Records shown:
[src/rtl/instruction_fetch_unit.sv]
// Fetch stage: owns the PC, issues single outstanding word reads, buffers results.
// Define FETCH_PREFETCH_EN for a two-entry queue that prefetches one word ahead.
module instruction_fetch_unit #(
    parameter logic [15:0] RESET_ADDRESS = 16'h0000
) (
    input  logic        clock,
    input  logic        reset,
    output logic        memory_read_request,
    output logic [15:0] memory_address,
    input  logic        memory_read_valid,
    input  logic [15:0] memory_read_data,
    output logic        instruction_valid,
    input  logic        instruction_take,
    output logic [3:0]  instruction_operation,
    output logic [3:0]  instruction_destination,
    output logic [3:0]  instruction_operation_extra,
    output logic [3:0]  instruction_source,
    output logic [7:0]  instruction_immediate,
    output logic [15:0] instruction_address,
    input  logic        redirect,
    input  logic [15:0] redirect_address
);

`ifdef FETCH_PREFETCH_EN
    localparam logic [1:0] DEPTH = 2'd2;
`else
    localparam logic [1:0] DEPTH = 2'd1;
`endif

    logic [15:0] fetch_pc_q, fetch_pc_d;
    logic        outstanding_q, outstanding_d;
    logic        stale_q, stale_d;
    logic [1:0]  count_q, count_d;
    logic        req_q, req_d;
    logic [15:0] req_addr_q, req_addr_d;
    logic [15:0] head_word_q, head_word_d;
    logic [15:0] head_addr_q, head_addr_d;
`ifdef FETCH_PREFETCH_EN
    logic [15:0] tail_word_q, tail_word_d;
    logic [15:0] tail_addr_q, tail_addr_d;
`endif

    logic       pop;
    logic       returning;
    logic       push;
    logic       issue;
    logic [1:0] kept;

    assign pop       = instruction_take && (count_q != 2'd0);
    assign returning = memory_read_valid && outstanding_q;
    assign push      = returning && !stale_q;
    assign issue     = !outstanding_q && (count_q < DEPTH);
    assign kept      = count_q - {1'b0, pop};

    always_comb begin
        fetch_pc_d    = fetch_pc_q;
        outstanding_d = outstanding_q;
        stale_d       = stale_q;
        count_d       = count_q;
        req_d         = 1'b0;
        req_addr_d    = req_addr_q;
        head_word_d   = head_word_q;
        head_addr_d   = head_addr_q;
`ifdef FETCH_PREFETCH_EN
        tail_word_d   = tail_word_q;
        tail_addr_d   = tail_addr_q;
`endif
        if (redirect) begin
            // A read still in flight must be swallowed when it lands.
            count_d       = 2'd0;
            fetch_pc_d    = redirect_address;
            outstanding_d = outstanding_q && !memory_read_valid;
            stale_d       = outstanding_q && !memory_read_valid;
        end else begin
            if (returning) begin
                outstanding_d = 1'b0;
                stale_d       = 1'b0;
            end
            if (issue) begin
                req_d         = 1'b1;
                req_addr_d    = fetch_pc_q;
                fetch_pc_d    = fetch_pc_q + 16'd1;
                outstanding_d = 1'b1;
            end
`ifdef FETCH_PREFETCH_EN
            if (pop && (count_q == 2'd2)) begin
                head_word_d = tail_word_q;
                head_addr_d = tail_addr_q;
            end
            if (push) begin
                if (kept == 2'd0) begin
                    head_word_d = memory_read_data;
                    head_addr_d = req_addr_q;
                end else begin
                    tail_word_d = memory_read_data;
                    tail_addr_d = req_addr_q;
                end
            end
`else
            if (push) begin
                head_word_d = memory_read_data;
                head_addr_d = req_addr_q;
            end
`endif
            count_d = kept + {1'b0, push};
        end
    end

    always_ff @(posedge clock) begin
        if (reset) begin
            fetch_pc_q    <= RESET_ADDRESS;
            outstanding_q <= 1'b0;
            stale_q       <= 1'b0;
            count_q       <= 2'd0;
            req_q         <= 1'b0;
            req_addr_q    <= 16'h0000;
            head_word_q   <= 16'h0000;
            head_addr_q   <= 16'h0000;
`ifdef FETCH_PREFETCH_EN
            tail_word_q   <= 16'h0000;
            tail_addr_q   <= 16'h0000;
`endif
        end else begin
            fetch_pc_q    <= fetch_pc_d;
            outstanding_q <= outstanding_d;
            stale_q       <= stale_d;
            count_q       <= count_d;
            req_q         <= req_d;
            req_addr_q    <= req_addr_d;
            head_word_q   <= head_word_d;
            head_addr_q   <= head_addr_d;
`ifdef FETCH_PREFETCH_EN
            tail_word_q   <= tail_word_d;
            tail_addr_q   <= tail_addr_d;
`endif
        end
    end

    assign memory_read_request         = req_q;
    assign memory_address              = req_addr_q;
    assign instruction_valid           = (count_q != 2'd0);
    assign instruction_operation       = head_word_q[15:12];
    assign instruction_destination     = head_word_q[11:8];
    assign instruction_operation_extra = head_word_q[7:4];
    assign instruction_source          = head_word_q[3:0];
    assign instruction_immediate       = head_word_q[7:0];
    assign instruction_address         = head_addr_q;

endmodule
### src/rtl/uart_rx_framer.sv
// Frame controller behind the UART byte receiver: hunts SOF, collects a
// length-prefixed payload, checks its XOR sum and streams good payloads out.
module uart_rx_framer
    import uart_pkg::*;
#(
    parameter logic [7:0] SOF     = SOF_DEFAULT,
    parameter int         MAX_LEN = MAX_LEN_DEFAULT,
    parameter int         TIMEOUT = TIMEOUT_DEFAULT
) (
    input  logic       clk,
    input  logic       rst,
    input  logic       clk_en,
    input  logic       rx_valid,
    input  logic [7:0] rx_data,
    output logic       out_valid,
    output logic [7:0] out_data,
    output logic       out_last,
    input  logic       out_ready,
    output logic       frame_ok,
    output logic       err_chk,
    output logic       err_len,
    output logic       err_timeout,
    output logic       err_overrun,
    output logic       busy
);

    localparam int         PTR_W     = idx_width(MAX_LEN);
    localparam int         LEN_W     = $clog2(MAX_LEN + 1);
    localparam int         GAP_W     = idx_width(TIMEOUT);
    localparam logic [7:0] MAX_LEN_B = 8'(MAX_LEN);

    state_e               state_q, state_d;
    logic [PTR_W-1:0]     wr_ptr_q, wr_ptr_d;
    logic [PTR_W-1:0]     rd_ptr_q, rd_ptr_d;
    logic [LEN_W-1:0]     len_q, len_d;
    logic [7:0]           acc_q, acc_d;
    logic [GAP_W-1:0]     gap_q, gap_d;
    logic [PULSE_W-1:0]   pulse_q, pulse_d;

    logic                 len_bad;
    logic                 wr_done;
    logic                 rd_done;
    logic                 timed;
    logic                 gap_expire;
    logic                 xfer;
    logic                 buf_wr_en;
    logic [7:0]           buf_rd_data;

    // The LEN byte is range-checked at full 8-bit width, before it is narrowed into len.
    assign len_bad    = (rx_data == 8'd0) || (rx_data > MAX_LEN_B);
    assign wr_done    = (LEN_W'(wr_ptr_q) == (len_q - LEN_W'(1)));
    assign rd_done    = (LEN_W'(rd_ptr_q) == (len_q - LEN_W'(1)));
    assign timed      = (state_q == LEN) || (state_q == PAYLOAD) || (state_q == CHK);
    assign gap_expire = timed && clk_en && !rx_valid && (gap_q == GAP_W'(TIMEOUT - 1));
    assign xfer       = (state_q == DRAIN) && out_ready;
    assign buf_wr_en  = (state_q == PAYLOAD) && rx_valid;

    uart_frame_buf #(
        .DEPTH  (MAX_LEN),
        .ADDR_W (PTR_W)
    ) u_buf (
        .clk     (clk),
        .wr_en   (buf_wr_en),
        .wr_addr (wr_ptr_q),
        .wr_data (rx_data),
        .rd_addr (rd_ptr_q),
        .rd_data (buf_rd_data)
    );

    // NOTE: sequential state is assigned only with <=, so every flop samples pre-edge values.
    always_ff @(posedge clk or posedge rst) begin
        if (rst) begin
            state_q <= HUNT;
        end else begin
            state_q <= state_d;
        end
    end

    // NOTE: every always_comb output gets a default first, so no path can infer a latch.
    always_comb begin
        state_d = state_q;
        case (state_q)
            HUNT: begin
                if (rx_valid && (rx_data == SOF)) state_d = LEN;
            end
            LEN: begin
                if (gap_expire)    state_d = HUNT;
                else if (rx_valid) state_d = len_bad ? HUNT : PAYLOAD;
            end
            PAYLOAD: begin
                if (gap_expire)               state_d = HUNT;
                else if (rx_valid && wr_done) state_d = CHK;
            end
            CHK: begin
                if (gap_expire)    state_d = HUNT;
                else if (rx_valid) state_d = (rx_data == acc_q) ? DRAIN : HUNT;
            end
            DRAIN: begin
                if (xfer && rd_done) state_d = HUNT;
            end
            default: state_d = HUNT;
        endcase
    end

    always_comb begin
        wr_ptr_d = wr_ptr_q;
        rd_ptr_d = rd_ptr_q;
        len_d    = len_q;
        acc_d    = acc_q;
        pulse_d  = '0;

        // Gap counter only lives in the receiving states; any byte restarts it.
        if (!timed || rx_valid || gap_expire) begin
            gap_d = '0;
        end else if (clk_en) begin
            gap_d = gap_q + GAP_W'(1);
        end else begin
            gap_d = gap_q;
        end

        if (gap_expire) begin
            pulse_d[P_ERR_TIMEOUT] = 1'b1;
        end

        case (state_q)
            LEN: begin
                if (rx_valid) begin
                    if (len_bad) begin
                        pulse_d[P_ERR_LEN] = 1'b1;
                    end else begin
                        len_d    = LEN_W'(rx_data);
                        acc_d    = rx_data;
                        wr_ptr_d = '0;
                    end
                end
            end
            PAYLOAD: begin
                if (rx_valid) begin
                    acc_d    = acc_q ^ rx_data;
                    wr_ptr_d = wr_ptr_q + PTR_W'(1);
                end
            end
            CHK: begin
                if (rx_valid) begin
                    if (rx_data == acc_q) begin
                        pulse_d[P_FRAME_OK] = 1'b1;
                        rd_ptr_d            = '0;
                    end else begin
                        pulse_d[P_ERR_CHK] = 1'b1;
                    end
                end
            end
            DRAIN: begin
                if (rx_valid) pulse_d[P_ERR_OVERRUN] = 1'b1;
                if (xfer)     rd_ptr_d = rd_ptr_q + PTR_W'(1);
            end
            default: ;
        endcase
    end

    always_ff @(posedge clk or posedge rst) begin
        if (rst) begin
            wr_ptr_q <= '0;
            rd_ptr_q <= '0;
            len_q    <= '0;
            acc_q    <= '0;
            gap_q    <= '0;
            pulse_q  <= '0;
        end else begin
            wr_ptr_q <= wr_ptr_d;
            rd_ptr_q <= rd_ptr_d;
            len_q    <= len_d;
            acc_q    <= acc_d;
            gap_q    <= gap_d;
            pulse_q  <= pulse_d;
        end
    end

    always_comb begin
        busy        = (state_q != HUNT);
        out_valid   = (state_q == DRAIN);
        out_last    = (state_q == DRAIN) && rd_done;
        // Buffer contents are undefined after reset, so the data bus is gated to zero outside DRAIN.
        out_data    = (state_q == DRAIN) ? buf_rd_data : 8'h00;
        frame_ok    = pulse_q[P_FRAME_OK];
        err_chk     = pulse_q[P_ERR_CHK];
        err_len     = pulse_q[P_ERR_LEN];
        err_timeout = pulse_q[P_ERR_TIMEOUT];
        err_overrun = pulse_q[P_ERR_OVERRUN];
    end

endmodule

Problem statement: From the records above, return each line that has the string "every".

Your response:
    // NOTE: sequential state is assigned only with <=, so every flop samples pre-edge values.
    // NOTE: every always_comb output gets a default first, so no path can infer a latch.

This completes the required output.